Exercise
Examine the material below. Gather every line in which the string "assign" appears.

* * * *

==> flow/design.v <==
module Counter #(
		parameter WIDTH = 16
	) (
		input enable,
		input reset,
		input clk,
		output reg[WIDTH-1:0] result
		);
	always @(posedge clk) begin
		if (reset) begin
			result <= {WIDTH{1'b0}};
			end
		else if (enable) begin
			result <= result + 1;
			end
		end
	endmodule
module EdgeDetector(
		input sig,
		input clk,
		output rise,
		output fall
		);
	reg prev;  
	always @(posedge clk) begin
		prev <= sig;
		end
	assign rise = sig > prev;
	assign fall = sig < prev;
	endmodule	
module LighthouseTimer #(
		parameter COUNTER_WIDTH = 32,
		parameter CLOCKS_PER_US = 16
	) (
		input envelope,
		input data,
		input clk,
		input reset,
		output reg [COUNTER_WIDTH-1:0] sync_A_time,
		output reg [COUNTER_WIDTH-1:0] sync_B_time,
		output reg [COUNTER_WIDTH-1:0] sweep_time,
		output reg complete
		);
	localparam TIMEOUT_SYNC_A = 32'd4300*CLOCKS_PER_US;
	localparam TIMEOUT_SYNC_B = 32'd600*CLOCKS_PER_US;
	localparam TIMEOUT_SWEEP = 32'd7000*CLOCKS_PER_US;
	localparam SYNC_PULSE_MIN = 32'd62*CLOCKS_PER_US;
	localparam PULSE_SYNC_A = 2'b01;
	localparam PULSE_SYNC_B = 2'b10;
	localparam PULSE_SWEEP = 2'b11;
	localparam PHASE_WAIT = 2'b00;
	localparam PHASE_TIME_PULSE = 2'b01;
	localparam PHASE_PULSE_COMPLETE = 2'b10;
	localparam PHASE_TIMEOUT = 2'b11;
	reg [1:0] pulse;
	reg [1:0] phase;
	reg [COUNTER_WIDTH-1:0] timeout;
	wire riseDetected;
	wire fallDetected;
	EdgeDetector envelopeEdge(
		.sig(envelope),
		.clk(clk),
		.rise(riseDetected),
		.fall(fallDetected)
		);
	reg delayTimerEnable;
	reg delayTimerReset;
	wire [COUNTER_WIDTH-1:0] delayTimerResult;
	Counter #(.WIDTH(COUNTER_WIDTH)) delayTimer(
		.enable(delayTimerEnable),
		.reset(delayTimerReset),
		.clk(clk),
		.result(delayTimerResult)
		);
	reg pulseTimerEnable;
	reg pulseTimerReset;
	wire [COUNTER_WIDTH-1:0] pulseTimerResult;
	Counter #(.WIDTH(COUNTER_WIDTH)) pulseTimer(
		.enable(pulseTimerEnable),
		.reset(pulseTimerReset),
		.clk(clk),
		.result(pulseTimerResult)
		);
	always @(posedge clk) begin
		if( reset ) begin
			resetTask();
		end
		else begin
			runTask();
		end
	end
	task runTask; begin
		case (phase)
			PHASE_WAIT: begin
				if( delayTimerReset == 1 ) begin
					delayTimerReset <= 0;
					delayTimerEnable <= 1;
					end
				if( fallDetected ) begin
					if (pulse == PULSE_SYNC_A) begin
						resetTask();
						delayTimerEnable <= 1;
						end
					pulseTimerReset <= 0;
					pulseTimerEnable <= 1;
					phase <= PHASE_TIME_PULSE;
					end
				if( delayTimerResult > timeout ) begin
					phase <= PHASE_TIMEOUT;
					end
				end
			PHASE_TIME_PULSE: begin
				if ( delayTimerReset == 1) begin
					delayTimerReset <= 0;
					end
				if( riseDetected ) begin
					pulseTimerEnable <= 0;
					phase <= PHASE_PULSE_COMPLETE;
					end
				end
			PHASE_PULSE_COMPLETE: begin
				case (pulse)
					PULSE_SYNC_A: begin
						if( pulseTimerResult < SYNC_PULSE_MIN ) begin
							resetTask();
							end
						else begin
							sync_A_time <= pulseTimerResult;
							timeout <= TIMEOUT_SYNC_B;
							pulse <= PULSE_SYNC_B;
							end
						end
					PULSE_SYNC_B: begin
						if( pulseTimerResult < SYNC_PULSE_MIN ) begin
							resetTask();
							end
						else begin
							sync_B_time <= pulseTimerResult;
							pulse <= PULSE_SWEEP;
							timeout <= TIMEOUT_SWEEP;
							end
						end
					PULSE_SWEEP: begin
						sweep_time <= delayTimerResult - (pulseTimerResult >> 1);
						complete <= 1;
						delayTimerReset <= 1;
						pulse <= PULSE_SYNC_A;
						end
					endcase
				pulseTimerReset <= 1;
				phase <= PHASE_WAIT;
				end
			PHASE_TIMEOUT: begin
				case (pulse)
					PULSE_SYNC_A: begin
						resetTask();
						end
					PULSE_SYNC_B: begin
						sync_B_time <= 0;
						timeout <= TIMEOUT_SWEEP;
						pulse <= PULSE_SWEEP;
						phase <= PHASE_WAIT;
						end
					PULSE_SWEEP: begin
						resetTask();
						end
					endcase
				end
			endcase
		end
	endtask
	task resetTask; begin
		complete <= 0;
		sync_A_time <= 0;
		sync_B_time <= 0;
		sweep_time <= 0;
		delayTimerEnable <= 0;
		delayTimerReset <= 1;
		pulseTimerEnable <= 0;
		pulseTimerReset <= 1;
		phase <= PHASE_WAIT;
		pulse <= PULSE_SYNC_A;
		timeout <= TIMEOUT_SYNC_A;
		end
	endtask
endmodule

* * * *

Worked solution
	assign rise = sig > prev;
	assign fall = sig < prev;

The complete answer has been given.